Complexity. The look up table of the \(2^{208}\) possible values requires about \(2^{210}\) 128-bit blocks to be stored [7]. To construct the table, we have to perform \(2^{208}\) partial encryptions on 256 messages, which we estimate to be equivalent to \(2^{208+8-4}=2^{212}\) encryptions.

We take another look at online phase to evaluate the complexity. For each of the \(2^{144}\) remaining pairs after the first part of Phase (a), since \(\varDelta y_0[2]=\varDelta P[2]\) and \(\varDelta z_0[2]=M_{1}^{-1}(\varDelta P[3] \oplus \varDelta x_1[2])=M_{1}^{-1}(\varDelta P[3])\), by Proposition 1, we can get \(K_1\). By guessing \(y_2[2][0]\), we can deduce \(\varDelta x_2[3]\), and then get \(y_1[0]\) and \(K_0[0]\) for the same reason as before. Since \(\varDelta y_{15}[2] = \varDelta C[2]\) and \(\varDelta z_{15}[2] = M_1^{-1}(\varDelta C[3])\), by Proposition 1, we can get \(K_{31}\). By guessing \(y_{14}[2][0]\), we can deduce \(\varDelta x_{14}[2]\), and then get \(y_{14}[2]\) and \(K_{30}[0]\) for the same reason as before. Therefore, there are \(2^{16}\) of 20 byte-parameters for one pair. After that, we should guess \(K_{30}[1,2,3]\) and \(y_{13}[0]\) in addition. In conclusion, for each of the \(2^{144}\) found pairs, we perform \(2^{72}\) partial encryptions/decryptions of a \(\delta \)-set. We evaluate the time complexity of this part to \(2^{144+72+8-5}\)= \(2^{219}\) encryptions.

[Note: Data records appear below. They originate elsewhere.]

This design comes from an exercise in tuning for small area, a short achievable clock period and few clock cycles on the open sky130 flow, not from production work. At most, simulation tests tie the RTL to the original design; equivalence was not proved. Power is estimated from default activity; no workload was simulated.

==> module fifo_axi, before the edit <==
module fifo_axi #(
    parameter DATA_WIDTH = 32,   
    parameter ADDR_WIDTH = 4     
)(
    input  wire                  clk,
    input  wire                  rst_n,
    input  wire [DATA_WIDTH-1:0] din,       
    input  wire                  hold,      
    input  wire                  push,      
    output reg                   full,
    output wire [DATA_WIDTH-1:0] dout,      
    input  wire                  pop,
    output reg                   empty
);
  localparam DEPTH = (1 << ADDR_WIDTH);
  reg [DATA_WIDTH-1:0] fifo_mem [0:DEPTH-1];
  reg [DEPTH-1:0] tail;    
  reg [DEPTH-1:0] head;    
  wire do_push = push && !full;
  wire do_pop  = pop && !empty;
  wire [DEPTH-1:0] tail_nxt = {tail[DEPTH-2:0], tail[DEPTH-1]};
  wire [DEPTH-1:0] head_nxt = {head[DEPTH-2:0], head[DEPTH-1]};
  wire one_left = |(head_nxt & tail);
  wire one_free = |(tail_nxt & head);
  reg [DATA_WIDTH-1:0] rd_or;
  integer i;
  always @(*) begin
    rd_or = {DATA_WIDTH{1'b0}};
    for (i = 0; i < DEPTH; i = i + 1)
      rd_or = rd_or | ({DATA_WIDTH{head[i]}} & fifo_mem[i]);
  end
  assign dout = rd_or;
  genvar g;
  generate
    for (g = 0; g < DEPTH; g = g + 1) begin : g_row
      always @(posedge clk) begin
        if (tail[g] && !hold && !full)
          fifo_mem[g] <= din;
      end
    end
  endgenerate
  always @(posedge clk) begin
    if (!rst_n) begin
      tail  <= {{(DEPTH-1){1'b0}}, 1'b1};
      head  <= {{(DEPTH-1){1'b0}}, 1'b1};
      full  <= 1'b0;
      empty <= 1'b1;
    end else begin
      if (do_push) tail <= tail_nxt;
      if (do_pop)  head <= head_nxt;
      if (do_push && !do_pop) begin
        empty <= 1'b0;
        full  <= one_free;
      end else if (do_pop && !do_push) begin
        full  <= 1'b0;
        empty <= one_left;
      end
    end
  end
endmodule
==> module axi_pcie_fifo_accel, before the edit <==
module axi_pcie_fifo_accel #(
    parameter DATA_WIDTH  = 32,
    parameter ADDR_WIDTH  = 4,
    parameter ADDR_LSB    = 2       
)(
    input  wire         s_axi_aclk,
    input  wire         s_axi_aresetn,
    input  wire [31:0]  s_axi_awaddr,
    input  wire         s_axi_awvalid,
    output reg          s_axi_awready,
    input  wire [31:0]  s_axi_wdata,
    input  wire [3:0]   s_axi_wstrb,
    input  wire         s_axi_wvalid,
    output reg          s_axi_wready,
    output wire [1:0]   s_axi_bresp,
    output reg          s_axi_bvalid,
    input  wire         s_axi_bready,
    input  wire [31:0]  s_axi_araddr,
    input  wire         s_axi_arvalid,
    output reg          s_axi_arready,
    output reg  [31:0]  s_axi_rdata,
    output wire [1:0]   s_axi_rresp,
    output reg          s_axi_rvalid,
    input  wire         s_axi_rready
);
  assign s_axi_bresp = 2'b00;
  assign s_axi_rresp = 2'b00;
  wire fifo_full;
  wire fifo_empty;
  wire [DATA_WIDTH-1:0] fifo_dout;
  reg aw_pend;      
  reg aw_push;      
  reg w_pend;       
  reg b_two;        
  wire aw_hs   = s_axi_awvalid && s_axi_awready;
  wire w_hs    = s_axi_wvalid && s_axi_wready;
  wire aw_have = aw_hs || aw_pend;
  wire w_have  = w_hs || w_pend;
  wire wr_done = aw_have && w_have;
  wire is_push = aw_hs ? (s_axi_awaddr[ADDR_LSB+1:ADDR_LSB] == 2'b00) : aw_push;
  wire b_hs    = s_axi_bvalid && s_axi_bready;
  wire aw_pend_n = aw_have && !w_have;
  wire w_pend_n  = w_have && !aw_have;
  wire b_one_n   = wr_done || (s_axi_bvalid && !b_hs) || b_two;
  wire b_two_n   = wr_done ? (s_axi_bvalid && !b_hs) || b_two : (b_two && !b_hs);
  always @(posedge s_axi_aclk) begin
    if (!s_axi_aresetn) begin
      aw_pend       <= 1'b0;
      w_pend        <= 1'b0;
      b_two         <= 1'b0;
      s_axi_bvalid  <= 1'b0;
      s_axi_awready <= 1'b1;
      s_axi_wready  <= 1'b1;
    end else begin
      aw_pend       <= aw_pend_n;
      w_pend        <= w_pend_n;
      s_axi_bvalid  <= b_one_n;
      b_two         <= b_two_n;
      s_axi_awready <= !aw_pend_n && !b_two_n;
      s_axi_wready  <= !w_pend_n && !b_two_n;
    end
  end
  always @(posedge s_axi_aclk) begin
    if (aw_hs) aw_push <= is_push;
  end
  reg       skid_v;    
  reg [1:0] skid_t;
  wire ar_hs  = s_axi_arvalid && s_axi_arready;
  wire r_free = !s_axi_rvalid || s_axi_rready;
  wire r_load = r_free && (skid_v || ar_hs);
  wire [1:0] r_t = skid_v ? skid_t : s_axi_araddr[ADDR_LSB+1:ADDR_LSB];
  wire t_pop  = (r_t == 2'b01);
  wire t_stat = (r_t == 2'b10);
  wire fifo_pop = r_load && t_pop;
  wire skid_v_n = skid_v ? !r_free : (ar_hs && !r_free);
  always @(posedge s_axi_aclk) begin
    if (!s_axi_aresetn) begin
      s_axi_rvalid  <= 1'b0;
      s_axi_arready <= 1'b1;
      skid_v        <= 1'b0;
    end else begin
      s_axi_rvalid  <= r_load || !r_free;
      s_axi_arready <= !skid_v_n;
      skid_v        <= skid_v_n;
    end
  end
  always @(posedge s_axi_aclk) begin
    if (ar_hs) skid_t <= s_axi_araddr[ADDR_LSB+1:ADDR_LSB];
  end
  wire sel_head = t_pop && !fifo_empty;
  wire sel_dead = t_pop && fifo_empty;
  wire [31:0] r_val = ({32{sel_head}} & fifo_dout)
                    | ({32{sel_dead}} & 32'hDEAD_DEAD)
                    | {30'd0, t_stat && fifo_full, t_stat && fifo_empty};
  always @(posedge s_axi_aclk) begin
    if (r_load) s_axi_rdata <= r_val;
  end
  fifo_axi #(
      .DATA_WIDTH(DATA_WIDTH),
      .ADDR_WIDTH(ADDR_WIDTH)
  ) fifo_inst (
      .clk(s_axi_aclk),
      .rst_n(s_axi_aresetn),
      .din(s_axi_wdata),
      .hold(w_pend),
      .push(wr_done && is_push),
      .full(fifo_full),
      .dout(fifo_dout),
      .pop(fifo_pop),
      .empty(fifo_empty)
  );
endmodule
==> flow/config.mk <==
export PLATFORM = sky130hd
export DESIGN_NAME = accelerator_mod
export DESIGN_NICKNAME = accelerator_mod
export VERILOG_FILES = /design/flow/design.v
export SDC_FILE = /design/flow/constraint.sdc
export NUM_CORES = 4
export LEC_CHECK = 0
export CAP_MARGIN = 20
export CORE_MARGIN = 2
export CORE_UTILIZATION = 40
export CTS_CLUSTER_DIAMETER = 80
export CTS_CLUSTER_SIZE = 30
export PLACE_DENSITY = 0.6
export SETUP_SLACK_MARGIN = 0.8
export SLEW_MARGIN = 20
==> flow/constraint.sdc <==
create_clock -name core_clock -period 2.8 [get_ports {pcie_clk}]
set_input_delay 0.5600 -clock core_clock [delete_from_list [all_inputs] [get_ports {pcie_clk}]]
set_output_delay 0.5600 -clock core_clock [all_outputs]
set_load 0.01 [all_outputs]
run.sh (not shown) runs the stock make flow with config.mk's settings and CLKGATE_MAP_FILE= SYNTH_SCRIPT=/design/flow/synth_recipe.tcl, a recipe that flattens the netlist after the stock synthesis.
The starting point finished with timing, DRC and antenna clean.
Testbench counts at the start, summed over its fixed seeds: cycles 5,881.
Edit:
--- a/flow/design.v
+++ b/flow/design.v
@@ -2,55 +2,43 @@
     parameter DATA_WIDTH = 32,   
     parameter ADDR_WIDTH = 4     
 )(
     input  wire                  clk,
     input  wire                  rst_n,
     input  wire [DATA_WIDTH-1:0] din,       
-    input  wire                  hold,      
+    input  wire                  wr_stage,  
     input  wire                  push,      
     output reg                   full,
     output wire [DATA_WIDTH-1:0] dout,      
     input  wire                  pop,
     output reg                   empty
 );
   localparam DEPTH = (1 << ADDR_WIDTH);
   reg [DATA_WIDTH-1:0] fifo_mem [0:DEPTH-1];
-  reg [DEPTH-1:0] tail;    
-  reg [DEPTH-1:0] head;    
+  reg [ADDR_WIDTH-1:0] wr_ptr;
+  reg [ADDR_WIDTH-1:0] rd_ptr;
   wire do_push = push && !full;
   wire do_pop  = pop && !empty;
-  wire [DEPTH-1:0] tail_nxt = {tail[DEPTH-2:0], tail[DEPTH-1]};
-  wire [DEPTH-1:0] head_nxt = {head[DEPTH-2:0], head[DEPTH-1]};
-  wire one_left = |(head_nxt & tail);
-  wire one_free = |(tail_nxt & head);
-  reg [DATA_WIDTH-1:0] rd_or;
-  integer i;
-  always @(*) begin
-    rd_or = {DATA_WIDTH{1'b0}};
-    for (i = 0; i < DEPTH; i = i + 1)
-      rd_or = rd_or | ({DATA_WIDTH{head[i]}} & fifo_mem[i]);
-  end
-  assign dout = rd_or;
-  genvar g;
-  generate
-    for (g = 0; g < DEPTH; g = g + 1) begin : g_row
-      always @(posedge clk) begin
-        if (tail[g] && !hold && !full)
-          fifo_mem[g] <= din;
-      end
-    end
-  endgenerate
+  wire [ADDR_WIDTH-1:0] wr_nxt = wr_ptr + 1'b1;
+  wire [ADDR_WIDTH-1:0] rd_nxt = rd_ptr + 1'b1;
+  wire one_left  = (rd_nxt == wr_ptr);
+  wire one_free  = (wr_nxt == rd_ptr);
+  assign dout = fifo_mem[rd_ptr];
+  always @(posedge clk) begin
+    if (wr_stage && !full)
+      fifo_mem[wr_ptr] <= din;
+  end
   always @(posedge clk) begin
     if (!rst_n) begin
-      tail  <= {{(DEPTH-1){1'b0}}, 1'b1};
-      head  <= {{(DEPTH-1){1'b0}}, 1'b1};
-      full  <= 1'b0;
-      empty <= 1'b1;
+      wr_ptr <= 0;
+      rd_ptr <= 0;
+      full   <= 1'b0;
+      empty  <= 1'b1;
     end else begin
-      if (do_push) tail <= tail_nxt;
-      if (do_pop)  head <= head_nxt;
+      if (do_push) wr_ptr <= wr_nxt;
+      if (do_pop)  rd_ptr <= rd_nxt;
       if (do_push && !do_pop) begin
         empty <= 1'b0;
         full  <= one_free;
       end else if (do_pop && !do_push) begin
         full  <= 1'b0;
         empty <= one_left;
@@ -159,13 +147,13 @@
       .DATA_WIDTH(DATA_WIDTH),
       .ADDR_WIDTH(ADDR_WIDTH)
   ) fifo_inst (
       .clk(s_axi_aclk),
       .rst_n(s_axi_aresetn),
       .din(s_axi_wdata),
-      .hold(w_pend),
+      .wr_stage(!w_pend),
       .push(wr_done && is_push),
       .full(fifo_full),
       .dout(fifo_dout),
       .pop(fifo_pop),
       .empty(fifo_empty)
   );
Effect:
- The new run produced a clean layout
- worst setup slack improved by 0.010 ns
- core utilization increases by 0.92 points
- wire length decreases by about a fifth
- cell area increases by a few percent
- register-to-register slack hardly moves
- power decreases by a few percent
- clock-buffer cell count increases by 1
- combinational power increases by about a fifth
- hold slack got worse by 0.10 ns
Function not checked in the second run of this note: the RTL went through the layout flow alone.

* * *

== run A ==
accelerator_mod, a different RTL version from the one above (not shown whole).
For scale: about 590 flip-flops, roughly 150 I/O pins.
==> module fifo_axi, before the edit <==
module fifo_axi #(
    parameter DATA_WIDTH = 32,   
    parameter ADDR_WIDTH = 4     
)(
    input  wire                  clk,
    input  wire                  rst_n,
    input  wire [DATA_WIDTH-1:0] din,       
    input  wire                  hold,      
    input  wire                  push,      
    output reg                   full,
    output wire [DATA_WIDTH-1:0] dout,      
    input  wire                  pop,
    output reg                   empty
);
  localparam DEPTH = (1 << ADDR_WIDTH);
  reg [DATA_WIDTH-1:0] fifo_mem [0:DEPTH-1];
  reg [DEPTH-1:0] tail;    
  reg [DEPTH-1:0] head;    
  wire do_push = push && !full;
  wire do_pop  = pop && !empty;
  wire [DEPTH-1:0] tail_nxt = {tail[DEPTH-2:0], tail[DEPTH-1]};
  wire [DEPTH-1:0] head_nxt = {head[DEPTH-2:0], head[DEPTH-1]};
  wire one_left = |(head_nxt & tail);
  wire one_free = |(tail_nxt & head);
  reg [DATA_WIDTH-1:0] rd_or;
  integer i;
  always @(*) begin
    rd_or = {DATA_WIDTH{1'b0}};
    for (i = 0; i < DEPTH; i = i + 1)
      rd_or = rd_or | ({DATA_WIDTH{head[i]}} & fifo_mem[i]);
  end
  assign dout = rd_or;
  genvar g;
  generate
    for (g = 0; g < DEPTH; g = g + 1) begin : g_row
      always @(posedge clk) begin
        if (tail[g] && !hold && !full)
          fifo_mem[g] <= din;
      end
    end
  endgenerate
  always @(posedge clk) begin
    if (!rst_n) begin
      tail  <= {{(DEPTH-1){1'b0}}, 1'b1};
      head  <= {{(DEPTH-1){1'b0}}, 1'b1};
      full  <= 1'b0;
      empty <= 1'b1;
    end else begin
      if (do_push) tail <= tail_nxt;
      if (do_pop)  head <= head_nxt;
      full  <= (full && !do_pop) || (do_push && !do_pop && one_free);
      empty <= (empty && !do_push) || (do_pop && !do_push && one_left);
    end
  end
endmodule
==> module axi_pcie_fifo_accel, before the edit <==
module axi_pcie_fifo_accel #(
    parameter DATA_WIDTH  = 32,
    parameter ADDR_WIDTH  = 4,
    parameter ADDR_LSB    = 2       
)(
    input  wire         s_axi_aclk,
    input  wire         s_axi_aresetn,
    input  wire [31:0]  s_axi_awaddr,
    input  wire         s_axi_awvalid,
    output reg          s_axi_awready,
    input  wire [31:0]  s_axi_wdata,
    input  wire [3:0]   s_axi_wstrb,
    input  wire         s_axi_wvalid,
    output reg          s_axi_wready,
    output wire [1:0]   s_axi_bresp,
    output reg          s_axi_bvalid,
    input  wire         s_axi_bready,
    input  wire [31:0]  s_axi_araddr,
    input  wire         s_axi_arvalid,
    output reg          s_axi_arready,
    output reg  [31:0]  s_axi_rdata,
    output wire [1:0]   s_axi_rresp,
    output reg          s_axi_rvalid,
    input  wire         s_axi_rready
);
  assign s_axi_bresp = 2'b00;
  assign s_axi_rresp = 2'b00;
  wire fifo_full;
  wire fifo_empty;
  wire [DATA_WIDTH-1:0] fifo_dout;
  reg aw_pend;      
  reg aw_push;      
  reg w_pend;       
  reg b_two;        
  wire aw_hs   = s_axi_awvalid && s_axi_awready;
  wire w_hs    = s_axi_wvalid && s_axi_wready;
  wire aw_have = aw_hs || aw_pend;
  wire w_have  = w_hs || w_pend;
  wire wr_done = aw_have && w_have;
  wire aw_is0  = (s_axi_awaddr[ADDR_LSB+1:ADDR_LSB] == 2'b00);
  wire push    = (aw_hs && aw_is0 && w_have) || (aw_pend && aw_push && w_hs);
  wire b_hs    = s_axi_bvalid && s_axi_bready;
  wire aw_pend_n = aw_have && !w_have;
  wire w_pend_n  = w_have && !aw_have;
  wire b_one_n   = wr_done || (s_axi_bvalid && !b_hs) || b_two;
  wire b_two_n   = wr_done ? (s_axi_bvalid && !b_hs) || b_two : (b_two && !b_hs);
  always @(posedge s_axi_aclk) begin
    if (!s_axi_aresetn) begin
      aw_pend       <= 1'b0;
      w_pend        <= 1'b0;
      b_two         <= 1'b0;
      s_axi_bvalid  <= 1'b0;
      s_axi_awready <= 1'b1;
      s_axi_wready  <= 1'b1;
    end else begin
      aw_pend       <= aw_pend_n;
      w_pend        <= w_pend_n;
      s_axi_bvalid  <= b_one_n;
      b_two         <= b_two_n;
      s_axi_awready <= !aw_pend_n && !b_two_n;
      s_axi_wready  <= !w_pend_n && !b_two_n;
    end
  end
  always @(posedge s_axi_aclk) begin
    if (aw_hs) aw_push <= aw_is0;
  end
  reg skid_v;      
  reg skid_pop;    
  reg skid_stat;   
  wire ar_hs  = s_axi_arvalid && s_axi_arready;
  wire ar_pop  = (s_axi_araddr[ADDR_LSB+1:ADDR_LSB] == 2'b01);
  wire ar_stat = (s_axi_araddr[ADDR_LSB+1:ADDR_LSB] == 2'b10);
  wire r_free = !s_axi_rvalid || s_axi_rready;
  wire r_load = r_free && (skid_v || ar_hs);
  wire t_pop  = skid_v ? skid_pop : ar_pop;
  wire t_stat = skid_v ? skid_stat : ar_stat;
  wire fifo_pop = r_free && (skid_v ? skid_pop : (ar_hs && ar_pop));
  wire skid_v_n = skid_v ? !r_free : (ar_hs && !r_free);
  always @(posedge s_axi_aclk) begin
    if (!s_axi_aresetn) begin
      s_axi_rvalid  <= 1'b0;
      s_axi_arready <= 1'b1;
      skid_v        <= 1'b0;
    end else begin
      s_axi_rvalid  <= r_load || !r_free;
      s_axi_arready <= !skid_v_n;
      skid_v        <= skid_v_n;
    end
  end
  always @(posedge s_axi_aclk) begin
    if (ar_hs) begin
      skid_pop  <= ar_pop;
      skid_stat <= ar_stat;
    end
  end
  wire sel_head = t_pop && !fifo_empty;
  wire sel_dead = t_pop && fifo_empty;
  wire [31:0] r_val = ({32{sel_head}} & fifo_dout)
                    | ({32{sel_dead}} & 32'hDEAD_DEAD)
                    | {30'd0, t_stat && fifo_full, t_stat && fifo_empty};
  always @(posedge s_axi_aclk) begin
    s_axi_rdata <= ({32{r_load}} & r_val) | ({32{!r_load}} & s_axi_rdata);
  end
  fifo_axi #(
      .DATA_WIDTH(DATA_WIDTH),
      .ADDR_WIDTH(ADDR_WIDTH)
  ) fifo_inst (
      .clk(s_axi_aclk),
      .rst_n(s_axi_aresetn),
      .din(s_axi_wdata),
      .hold(w_pend),
      .push(push),
      .full(fifo_full),
      .dout(fifo_dout),
      .pop(fifo_pop),
      .empty(fifo_empty)
  );
endmodule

Hence, the data complexity is \(2^{113}\) chosen-plaintexts, the time complexity is \(2^{219}\) encryptions and the memory complexity is \(2^{210}\) 128-bit blocks.

The 14-round attack on CLEFIA-192 is almost the same as the former attack. The data complexity is \(2^{113}\) chosen-plaintexts, the time complexity is \(2^{155}\) encryptions and the memory complexity is \(2^{146}\) 128-bit blocks.